Erneuerbare Energien So steht es um die Windkraft in Deutschland
Könnte es infolge des Klimawandels in Deutschland künftig weniger windig sein? Nein, sind sich Experten einig - der Ausbau der erneuerbaren Energien sei nicht gefährdet.
Der Umstieg auf erneuerbare Energien läuft gut - darin sind sich die meisten Beobachter einig. Bis zum Jahr 2030 sollen mindestens 80 Prozent des verbrauchten Stroms in Deutschland aus ihnen stammen. Beim Ausbau von Windkraft gab es die Sorge, dass der Klimawandel selbst einen Strich durch die Rechnung machen könnte. Ein Szenario: In Deutschland könnte der Wind durch ein verändertes Klima abnehmen. Das Jahr 2021 schien das zu untermauern, es war besonders windstill.
Renate Hagedorn vom Deutschen Wetterdienst aber gibt Entwarnung. Das Jahr 2023 war demnach das windreichste seit 2007. Auch 2022 hätte es sehr viel Wind in Deutschland gegeben. "Das heißt, die Befürchtungen treffen nicht zu, dass wir nach dem windarmen Jahr 2021 hierzulande mit grundsätzlich abnehmenden Windgeschwindigkeiten rechnen müssen", so Hagedorn.
Mittlere Windgeschwindigkeit konstant
Ganz so einfach sei das nicht, sagt Patrick Ludwig vom Karlsruher Institut für Technologie. Er ist Meteorologe und forscht zu zukünftigen Windverhältnissen in Deutschland und Europa. Sowohl ein Flautejahr, wie 2021, oder ein sehr windreiches Jahr, wie 2023, zeigten noch keine langzeitlichen Trends an.
Der Deutsche Wetterdienst sieht beim Vergleich mit älteren Daten bis 1950 aber auch kaum Veränderungen in der durchschnittlichen Windgeschwindigkeit. Und auch Meteorologe Ludwig ist vorsichtig zuversichtlich - denn bei allen relativen Unsicherheiten sagten verschiedene Studien und Modellierungen für die Zukunft zumindest alle aus, "dass die Änderungen, was den mittleren Wind in Deutschland angeht, relativ gering ausfallen werden".

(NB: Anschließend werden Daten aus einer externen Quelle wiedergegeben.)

Source: an optimization exercise on an open RTL-to-GDS flow (aim: a short achievable clock period and few clock cycles). Production flows keep margins and buffers that such runs may drop. The RTL was checked by simulation tests, not by an equivalence proof against the original design. Power is estimated from default activity; no workload was simulated.

Design ycpu_core, start of the top module:
module ycpu_core (
    input  wire        clk,
    input  wire        rst,           
    output reg         bus_req,
    output reg         bus_we,
    output reg  [1:0]  bus_sel,       
    output reg  [14:0] bus_addr,
    output reg  [7:0]  bus_wdata,
    input  wire        bus_ack,
    input  wire        bus_err,
    input  wire [7:0]  bus_rdata,
    output wire        halted,
    output wire        fault,
    output wire [7:0]  pc_out
);
export LEC_CHECK = 0
export CAP_MARGIN = 20
export CORE_MARGIN = 2
export CORE_UTILIZATION = 40
export SLEW_MARGIN = 20
create_clock -name core_clock -period 15.0 [get_ports {clk}]
standard.sh (not shown) runs the stock make flow with config.mk's settings and CLKGATE_MAP_FILE= SYNTH_SCRIPT=/design/flow/synth_recipe.tcl, a recipe that flattens the netlist after the stock synthesis.
==> flow/flow/run.sh <==
#!/bin/bash
# Standard ORFS layout with two changes to how it is made:
#  - synthesis leaves adders to ABC instead of mapping them to full-adder
#    cells first (ADDER_MAP_FILE empty), so they are timing-optimised like
#    the rest of the logic; registers are unchanged;
#  - timing repair aims well past the clock period (SETUP_SLACK_MARGIN 11.5),
#    so that the achieved period shrinks;
#  - a sparser core (CORE_UTILIZATION 30) for room to buffer and route.
# Full tool output goes to the ORFS logs (orfs/logs/...) and to standard.log.
set -euo pipefail
bash standard.sh finish SETUP_SLACK_MARGIN=11.5 ADDER_MAP_FILE= CORE_UTILIZATION=30 > standard.log 2>&1
Testbench counts at the start, summed over its fixed seeds: cycles 46,683.
Then changed:
==> flow/flow/run.sh (replaced) <==
#!/bin/bash
# Standard ORFS layout with two changes to how it is made:
#  - synthesis leaves adders to ABC instead of mapping them to full-adder
#    cells first (ADDER_MAP_FILE empty), so they are timing-optimised like
#    the rest of the logic; registers are unchanged;
#  - timing repair aims well past the clock period (SETUP_SLACK_MARGIN 12.5),
#    so that the achieved period shrinks.
# Full tool output goes to the ORFS logs (orfs/logs/...) and to standard.log.
set -euo pipefail
bash standard.sh finish SETUP_SLACK_MARGIN=12.5 ADDER_MAP_FILE= > standard.log 2>&1
The new run finished clean; cell count falls by a few percent; die area falls by a quarter to a third; sequential share of layout area falls by 0.34 points; cell area rises by a few percent; setup slack improved by 0.0088 ns; global-route usage rises by 9.4 points; utilization rises by 16 points; register-to-register slack got worse by 0.07 ns; synthesized cell count is unchanged.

Windiger Winter, windstiller Sommer
Das gilt jedoch nur für die durchschnittliche Windgeschwindigkeit in einem Jahr. Über das Jahr verteilt wird es Unterschiede geben, so Ludwig: "Wir werden wahrscheinlich im Winter mehr und im Sommer dafür weniger Wind haben, wodurch wir im Mittel allerdings wieder ungefähr auf die gleichen Windgeschwindigkeiten kommen werden." Das bestätigt so auch der Deutsche Wetterdienst.

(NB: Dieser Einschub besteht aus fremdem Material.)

This is an optimization exercise on Yosys and OpenROAD, whose aim is small area, a short achievable clock period and few clock cycles, not a production implementation. In this exercise RTL edits were held to simulation tests only and were not proved equivalent to the original. Power figures rest on the tool's default switching activity, not on a simulated workload.

==> run a <==
==> flow/design.v <==
module hxp_stream (
    input  wire        clk,
    input  wire        rst,
    input  wire        in_valid,
    output wire        in_ready,
    input  wire [7:0]  in_data,
    input  wire        in_end,
    output wire        out_valid,
    input  wire        out_ready,
    output wire [31:0] out_addr,
    output wire [7:0]  out_len,
    output wire [7:0]  out_data,
    output wire        out_last,
    output wire        done,
    output wire [3:0]  res_code,
    output wire [31:0] res_line,
    output wire [15:0] res_ext,
    output wire [7:0]  res_calc,
    output wire [7:0]  res_decl,
    output wire [1:0]  res_cause
);
    localparam [10:0] LEAD = 11'd9;      
    localparam [1:0] CAUSE_LENGTH   = 2'd0;
    localparam [1:0] CAUSE_DIGIT    = 2'd1;
    localparam [1:0] CAUSE_EXTSHORT = 2'd2;
    reg        is_hex_in;
    reg [3:0]  val_in;
    always @(*) begin
        is_hex_in = 1'b1;
        val_in    = in_data[3:0];
        if (in_data >= "0" && in_data <= "9")
            val_in = in_data[3:0];
        else if ((in_data >= "A" && in_data <= "F") || (in_data >= "a" && in_data <= "f"))
            val_in = in_data[3:0] + 4'd9;
        else
            is_hex_in = 1'b0;
    end
    wire [7:0] cc_in = {in_data == ":", in_data == 8'h0D, in_data == 8'h0A, is_hex_in, val_in};
    reg        a_valid, b_valid, rdy;
    reg [7:0]  a_cc, b_cc;
    reg        a_end, b_end;
    wire       accept;                      
    wire       pop_in = a_valid && accept;
    wire       take   = in_valid && rdy;
    assign in_ready = rdy;
    always @(posedge clk) begin
        if (rst) begin
            a_valid <= 1'b0;
            b_valid <= 1'b0;
            rdy     <= 1'b1;
        end else if (b_valid) begin
            if (pop_in) begin
                a_cc    <= b_cc;
                a_end   <= b_end;
                b_valid <= 1'b0;
                rdy     <= 1'b1;
            end
        end else if (take) begin
            if (!a_valid || pop_in) begin
                a_valid <= 1'b1;
                a_cc    <= cc_in;
                a_end   <= in_end;
            end else begin
                b_valid <= 1'b1;
                rdy     <= 1'b0;
                b_cc    <= cc_in;
                b_end   <= in_end;
            end
        end else if (pop_in) begin
            a_valid <= 1'b0;
        end
    end
    wire       c_colon = a_cc[7];
    wire       c_cr    = a_cc[6];
    wire       c_lf    = a_cc[5];
    wire       c_hex   = a_cc[4];
    wire [3:0] c_val   = a_cc[3:0];
    localparam [1:0] P_ACT  = 2'd0;   
    localparam [1:0] P_SKIP = 2'd1;   
    localparam [1:0] P_FIN  = 2'd2;   
    localparam [1:0] P_DONE = 2'd3;   
    reg [1:0]  pstate;
    reg        done_r;
    reg [15:0] ext;
    reg [31:0] line_no;
    reg        lo_ff;        
    reg        code3, code1;             
    reg [1:0]  cause;
    reg [12:0] ps;           
    reg        ps_hi;        
    reg        odd;          
    reg        cand;         
    reg        cr12, cr3;    
    reg        bad12;        
    reg        badrest;      
    reg        ge3;          
    reg        lastck;       
    reg        beyond;       
    reg [9:0]  left;         
    reg        left_z;       
    reg [3:0]  hi_nib;
    reg [7:0]  bc, ah, al, ck;
    reg        rt0, rt1, rt4;    
    reg        bc_lt2;           
    reg        cks_ok;           
    reg [7:0]  nsum;         
    reg        alloc;        
    reg [7:0]  s0d;          
    reg [10:0] target;       
    reg        ev_pend;
    reg        e_good;           
    reg [1:0]  e_cause;          
    reg [10:0] busy1;        
    reg [10:0] rsel;         
    reg [3:0]  qt;           
    reg [1:0]  qwp, qrp;
    reg [7:0]  q0, q1, q2, q3;
    reg [7:0]  wdist;        
    reg        wen;          
    reg [4:0]  wsel;         
    reg [7:0]  wdat;
    reg [3:0]  oldt;         
    wire       flushed = !oldt[0];
    reg        rd_armed;
    reg        rd_started;
    reg        rd_missed;
    reg [7:0]  rdist;        
    reg        rdz;          
    reg [7:0]  rd_cnt;       
    reg [7:0]  rec_bc, rec_ah, rec_al;
    reg [15:0] rec_ext;
    reg        ov;
    reg [7:0]  od;
    reg        ol;
    reg [2047:0] ring;
    wire reader_idle = !rd_armed && !ov;
    wire       is_end   = a_end;
    wire       is_lf    = !a_end && c_lf;
    wire       is_chr   = !a_end && !c_lf;
    wire [7:0] cur_byte = {hi_nib, c_val};
    wire       pos0     = ps[0];
    wire       pos12    = ps[1] || ps[2];
    wire       pos_ge3  = !pos0 && !pos12;
    wire       hp_ge10  = ps[10] || ps[11] || ps[12] || ps_hi;
    wire       is_ck_lo = pos_ge3 && !beyond && left_z;
    wire       in_data_rgn = !odd && hp_ge10 && !beyond && !left_z;
    wire       act      = (pstate == P_ACT);
    wire       big      = rsel[8] || rsel[9] || rsel[10];
    wire       do_alloc = cand && ps[9] && rt0;
    wire       do_push  = cand && alloc && in_data_rgn;
    wire       q_full   = qt[3];
    wire       q_nonempty = qt[0];
    wire       guard  = rd_armed && flushed && (!rd_started || rd_missed);
    wire       pop_ok   = (wdist[2:0] == 3'd1) && !guard;
    wire       push_ok  = !q_full || pop_ok;
    assign accept =
        (pstate == P_SKIP) ||
        (act && (is_chr ? !(ev_pend && !pos0 && !ps[1])
                          && !(do_alloc && (q_nonempty || (big && !reader_idle)))
                          && !(do_push && !push_ok)
                        : !ev_pend));
    wire       step = a_valid && accept;
    wire       push = a_valid && act && is_chr && do_push && !ev_pend && push_ok;
    wire       v_cks   = e_good && !cks_ok;
    wire       v_ok    = e_good && cks_ok;
    wire       v_data  = v_ok && rt0;
    wire       v_eof   = v_ok && rt1;
    wire       v_ext   = v_ok && rt4;
    wire       v_xshort = v_ext && bc_lt2;
    wire       v_stop  = !e_good || v_cks || v_eof || v_xshort;
    wire       ev_go   = ev_pend && !(v_data && !reader_idle);
    wire       disp    = ev_go && v_data;
    reg  [7:0] qhead;
    always @(*) begin
        case (qrp)
        2'd0: qhead = q0;
        2'd1: qhead = q1;
        2'd2: qhead = q2;
        default: qhead = q3;
        endcase
    end
    wire       q_pop  = q_nonempty && pop_ok;
    wire       can_load = !ov || out_ready;
    wire       rd_go    = rd_armed && flushed && rdz && can_load;
    wire [7:0] rd_init  = s0d - 8'd1;
    genvar gi;
    generate
        for (gi = 0; gi < 256; gi = gi + 1) begin : g_ring
            localparam integer NXT = (gi + 1) % 256;
            if ((NXT % 8) == 0) begin : g_w
                wire sel = wen && (wsel == NXT / 8);
                always @(posedge clk)
                    ring[gi*8 +: 8] <= sel ? wdat : ring[NXT*8 +: 8];
            end else begin : g_s
                always @(posedge clk)
                    ring[gi*8 +: 8] <= ring[NXT*8 +: 8];
            end
        end
    endgenerate
    always @(posedge clk) begin
        cks_ok <= (nsum == ck);
        target <= {2'b00, bc, 1'b0} + LEAD;
        rsel   <= (busy1 > target) ? busy1 : target;
        if (step && act && is_chr && do_alloc) begin
            s0d   <= rsel[7:0] - 8'd1;
            wdist <= rsel[7:0] - 8'd1;
        end else begin
            s0d   <= s0d - 8'd1;
            wdist <= wdist - (q_pop ? 8'd0 : 8'd1);
        end
        wsel <= wdist[7:3];
        wdat <= qhead;
        if (push) begin
            case (qwp)
            2'd0: q0 <= cur_byte;
            2'd1: q1 <= cur_byte;
            2'd2: q2 <= cur_byte;
            default: q3 <= cur_byte;
            endcase
        end
    end
    always @(posedge clk) begin
        if (rst) begin
            qt     <= 4'd0;
            qwp    <= 2'd0;
            qrp    <= 2'd0;
            wen    <= 1'b0;
            oldt   <= 4'd0;
            busy1  <= 11'd1;
        end else begin
            if (push && !q_pop)
                qt <= {qt[2:0], 1'b1};
            else if (q_pop && !push)
                qt <= {1'b0, qt[3:1]};
            if (push)  qwp <= qwp + 2'd1;
            if (q_pop) qrp <= qrp + 2'd1;
            wen <= q_pop;
            if (disp)
                oldt <= qt;
            else if (wen)
                oldt <= {1'b0, oldt[3:1]};
            if (step && act && is_chr && do_alloc)
                busy1 <= rsel + {3'b000, bc};
            else if (busy1 != 11'd1)
                busy1 <= busy1 - 11'd1;
        end
    end
    always @(posedge clk) begin
        if (disp) begin
            rdist <= rd_init;
            rdz   <= (rd_init == 8'd0);
        end else if (!rd_go) begin
            rdist <= rdist - 8'd1;
            rdz   <= (rdist == 8'd1);
        end
    end
    always @(posedge clk) begin
        if (rst) begin
            rd_armed <= 1'b0;
            ov       <= 1'b0;
            od       <= 8'd0;
            ol       <= 1'b0;
            rec_bc   <= 8'd0;
            rec_ah   <= 8'd0;
            rec_al   <= 8'd0;
            rec_ext  <= 16'd0;
        end else begin
            if (disp) begin
                rec_bc     <= bc;
                rec_ah     <= ah;
                rec_al     <= al;
                rec_ext    <= ext;
                rd_cnt     <= bc;
                rd_started <= 1'b0;
                rd_missed  <= (busy1 <= {3'b000, bc} + 11'd1);
                if (bc == 8'd0) begin
                    ov <= 1'b1;
                    ol <= 1'b1;
                end else begin
                    rd_armed <= 1'b1;
                end
            end else begin
                if (rd_go)
                    rd_started <= 1'b1;
                else if (rd_armed && rdz)
                    rd_missed <= 1'b1;
                if (rd_go) begin
                    ov     <= 1'b1;
                    od     <= ring[7:0];
                    ol     <= (rd_cnt == 8'd1);
                    rd_cnt <= rd_cnt - 8'd1;
                    if (rd_cnt == 8'd1)
                        rd_armed <= 1'b0;
                end else if (out_ready) begin
                    ov <= 1'b0;
                end
            end
        end
    end
    assign out_valid = ov;
    assign out_data  = od;
    assign out_last  = ol;
    assign out_addr  = {rec_ext, rec_ah, rec_al};
    assign out_len   = rec_bc;
    task automatic new_line;
        begin
            ps      <= 13'd1;
            ps_hi   <= 1'b0;
            odd     <= 1'b0;
            beyond  <= 1'b0;
        end
    endtask
    task automatic end_line;
        begin
            line_no[7:0] <= line_no[7:0] + 8'd1;
            if (lo_ff)
                line_no[31:8] <= line_no[31:8] + 24'd1;
            lo_ff     <= (line_no[7:0] == 8'hFE);
            ev_pend   <= cand;
            e_good    <= ge3 && !bad12 && lastck && !badrest;
            e_cause   <= (!ge3 || (!bad12 && !lastck)) ? CAUSE_LENGTH : CAUSE_DIGIT;
            new_line;
        end
    endtask
    always @(posedge clk) begin
        if (rst) begin
            pstate  <= P_ACT;
            done_r  <= 1'b0;
            ev_pend <= 1'b0;
            ext     <= 16'd0;
            line_no <= 32'd0;
            lo_ff   <= 1'b0;
            code3   <= 1'b0;
            code1   <= 1'b0;
            cause   <= 2'd0;
            nsum    <= 8'd0;
            new_line;
        end else begin
            done_r <= 1'b0;
            if (ev_go) begin
                ev_pend <= 1'b0;
                if (v_stop) begin
                    code3 <= !e_good || v_xshort;
                    code1 <= !v_eof;
                    cause <= e_good ? CAUSE_EXTSHORT : e_cause;
                    if (pstate == P_ACT)
                        pstate <= P_SKIP;
                end else if (v_ext) begin
                    ext <= {ah, al};
                end
            end
            case (pstate)
            P_ACT: if (step) begin
                if (is_lf) begin
                    end_line;
                end else if (is_end) begin
                    if (!pos0)
                        end_line;
                    else
                        new_line;
                    pstate <= P_FIN;
                end else begin
                    ps    <= {ps[11:0], 1'b0};
                    ps_hi <= ps_hi || ps[12];
                    odd   <= !odd;
                    if (!pos0 && cand) begin
                        if (pos_ge3 && !beyond) begin
                            left   <= left - 10'd1;
                            left_z <= (left == 10'd1);
                            if (left_z) beyond <= 1'b1;
                        end
                        if (!odd) begin
                            if (ps[2]) begin
                                nsum   <= 8'd0 - cur_byte;
                                left   <= {1'b0, cur_byte, 1'b0} + 10'd7;
                                left_z <= 1'b0;
                            end
                            if (!ps[2] && !beyond && !left_z)
                                nsum <= nsum - cur_byte;
                        end
                    end
                end
            end
            P_SKIP: if (step && is_end) begin
                pstate <= P_FIN;
            end
            P_FIN: if (!ev_pend && reader_idle) begin
                pstate <= P_DONE;
                done_r <= 1'b1;
            end
            default: begin
                pstate  <= P_ACT;
                ext     <= 16'd0;
                line_no <= 32'd0;
            lo_ff   <= 1'b0;
                code3   <= 1'b0;
                code1   <= 1'b0;
                new_line;
            end
            endcase
        end
    end
    wire tryc     = a_valid && act && is_chr && !(ev_pend && !pos0 && !ps[1]);
    wire line_clr = (a_valid && act && !is_chr && !ev_pend) || (pstate == P_DONE);
    always @(posedge clk) begin
        if (rst) begin
            cand    <= 1'b0;
            cr12    <= 1'b0;
            cr3     <= 1'b0;
            bad12   <= 1'b0;
            badrest <= 1'b0;
            ge3     <= 1'b0;
            lastck  <= 1'b0;
            alloc   <= 1'b0;
            ck      <= 8'd0;
        end else if (line_clr) begin
            cand    <= 1'b0;
            cr12    <= 1'b0;
            cr3     <= 1'b0;
            bad12   <= 1'b0;
            badrest <= 1'b0;
            ge3     <= 1'b0;
            lastck  <= 1'b0;
            alloc   <= 1'b0;
        end else if (tryc) begin
            if (pos0) begin
                cand <= c_colon;
            end else if (cand) begin
                if (c_cr) begin
                    if (pos12) cr12 <= 1'b1;
                    else       cr3  <= 1'b1;
                end else begin
                    if (cr12 || (pos12 && !c_hex))   bad12   <= 1'b1;
                    if (cr3 || (pos_ge3 && !c_hex))  badrest <= 1'b1;
                    if (!ps[1])                      ge3     <= 1'b1;
                    lastck <= is_ck_lo;
                end
                if (odd) begin
                    hi_nib <= c_val;
                end else begin
                    if (ps[2]) begin
                        bc     <= cur_byte;
                        bc_lt2 <= (cur_byte < 8'd2);
                    end
                    if (ps[4]) ah <= cur_byte;
                    if (ps[6]) al <= cur_byte;
                    if (ps[8]) begin
                        rt0 <= (cur_byte == 8'h00);
                        rt1 <= (cur_byte == 8'h01);
                        rt4 <= (cur_byte == 8'h04);
                    end
                    if (ps[10] && rt4 && in_data_rgn) ah <= cur_byte;
                    if (ps[12] && rt4 && in_data_rgn) al <= cur_byte;
                    if (is_ck_lo)
                        ck <= cur_byte;
                end
                if (do_alloc)
                    alloc <= 1'b1;
            end
        end
    end
    assign done      = done_r;
    assign res_code  = {code3, 1'b0, code1, 1'b0};
    assign res_line  = line_no;
    assign res_ext   = ext;
    assign res_calc  = nsum;
    assign res_decl  = ck;
    assign res_cause = cause;
endmodule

Energiewende nicht gefährdet
Für den Umstieg auf erneuerbare Energien ist das nicht zwangsläufig ein Problem. Zwar könnte im Sommer teilweise so wenig Wind sein, dass die Turbinen gar nicht anspringen. Diese Windarmut sei durch höhere Sonnenenergie in der Jahreszeit aber kompensierbar.
Und auch, dass es im Winter mehr Wind geben wird, stellt für die Windindustrie nicht notwendigerweise ein Problem dar. Obgleich Windturbinen bei Sturm oder Orkan häufig abgeschaltet werden, um eventuelle Schäden an den Anlagen zu verhindern, bedeutet mehr Wind nicht notwendigerweise auch mehr Stürme.
Heftigere Stürme, aber weniger häufig
Bei der zukünftigen Windentwicklung laufen zwei Prozesse gegeneinander. Zum einen werden in ungefähr zehn bis 15 Kilometern Höhe Temperaturunterschiede zunehmen. Dadurch können einzelne Stürme zukünftig stärker werden.
Da der Temperaturunterschied zwischen dem Äquator und den Polen nicht mehr so groß ist, wird es, auch in Deutschland, jedoch seltener zu Stürmen kommen. Die Zeiten, in denen die Windturbinen wegen zu hohen Windgeschwindigkeiten abgeschaltet werden, nehmen so zukünftig möglicherweise sogar ab.
Rückenwind bei Windenergie
Auch Renate Hagedorn vom Deutschen Wetterdienst sieht trotz Klimawandel und windärmeren Sommermonaten die Energiewende nicht als gefährdet an. Dadurch, dass auch offshore, also auf See, die Windgeschwindigkeiten insgesamt stabil blieben, war auch das Jahr 2023 nicht nur ein Erfolg für die Photovoltaik, sondern auch für die Windkraft.
"Dieser, man kann sagen, meteorologische Rückenwind hat neben dem Ausbau der Windkraft auch dazu beigetragen, dass die Brutto-Stromerzeugung aus Windkraft 2023 insgesamt gut zehn Prozent höher war als 2022."